You may not remember the name of the store, but if you lived in New York in the early 70’s, you probably remember the commercials. (Sadly, I can only find a single example of a radio spot online.*) In the spots, the store’s owner, Jerry, usually wearing a hardhat, strolled across the screen as off camera voices yelled “What’s the story, Jerry?” He would then tell the story, which was that his store was only open to government workers and union members, who could get tremendous discounts on appliances and jewelry. He would then spread his arms out wide and end with his catchphrase: “That’s the story!”
The whole thing about the government or union ID was sort of a scam to get around Fair Trade Laws that were in effect at the time. These laws kept prices high by limiting how much retailers could discount them. By ostensibly requiring IDs, Jerry was creating a kind of private shopping club, sort of a prehistoric Costco.
It was the first instance I can remember of a retailer trying to grow a business by keeping people out of it.

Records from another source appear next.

$ cat src/rtl/alu_arbiter.sv
// alu_arbiter: two requesters share one ALU through a round-robin arbiter and
// a single-entry result register with valid/ready handshakes on both sides.
//
// Configuration macro: ALU_ARBITER_FIXED_PRIO_EN
//   undefined (default) -> round-robin arbitration with a last-granted pointer
//   defined             -> fixed priority, req0 wins every tie
//
// Ports (alu_arbiter):
//   clk_i                  clock, all state updates on the rising edge
//   rst_i                  synchronous active-high reset
//   reqK_valid_i           requester K presents an operation
//   reqK_ready_o           requester K operation accepted this cycle
//   reqK_sel_i             3-bit opcode of requester K
//   reqK_a_i, reqK_b_i     N-bit operands of requester K
//   rsp_valid_o            a result is held
//   rsp_ready_i            consumer takes the held result this cycle
//   rsp_id_o               requester that produced the held result
//   rsp_s_o, rsp_z_o       held result and zero flag
//
// Ports (alu_arbiter_alu): sel_i opcode, a_i/b_i operands, s_o result, z_o zero.

module alu_arbiter_alu #(
  parameter int unsigned N = 4
) (
  input  logic [2:0]   sel_i,
  input  logic [N-1:0] a_i,
  input  logic [N-1:0] b_i,
  output logic [N-1:0] s_o,
  output logic         z_o
);

  always_comb begin
    s_o = '0;
    z_o = 1'b0;
    case (sel_i)
      3'b000: s_o = a_i + b_i;
      3'b001: begin
        s_o = a_i - b_i;
        z_o = (a_i == b_i);
      end
      3'b010: s_o = a_i & b_i;
      3'b011: s_o = a_i | b_i;
      3'b101: s_o[0] = (a_i < b_i);
      3'b110: s_o = a_i << b_i;
      default: s_o = '0;
    endcase
  end

endmodule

This “growth-by-exclusion” was a pioneering retail strategy that can still be seen today in stores like Staples, although, in that case, the stores keep people out unintentionally simply by making sure that every employee is completely incompetent and that, at any given time, nothing that you want is in stock.
Of course, the aforementioned Costco, as well as Sam’s Club and BJs Wholesale Club, carried the idea of exclusivity to the extreme by actually charging people to shop there. Personally, I have a problem with paying for the privilege of patronizing a store. (I don’t even think malls should make you pay for parking.) I never thought these membership operations would last.
I also thought it was a good idea to sell my Apple stock at $20.
I mean, I always thought the mission of a store was to be inviting, to say “Welcome, please come in and shop with us.” I didn’t think I’d ever see the day when shoppers had to sneak into a store on someone else’s ID just to buy a year’s supply of toilet paper, not that I know anyone who does that.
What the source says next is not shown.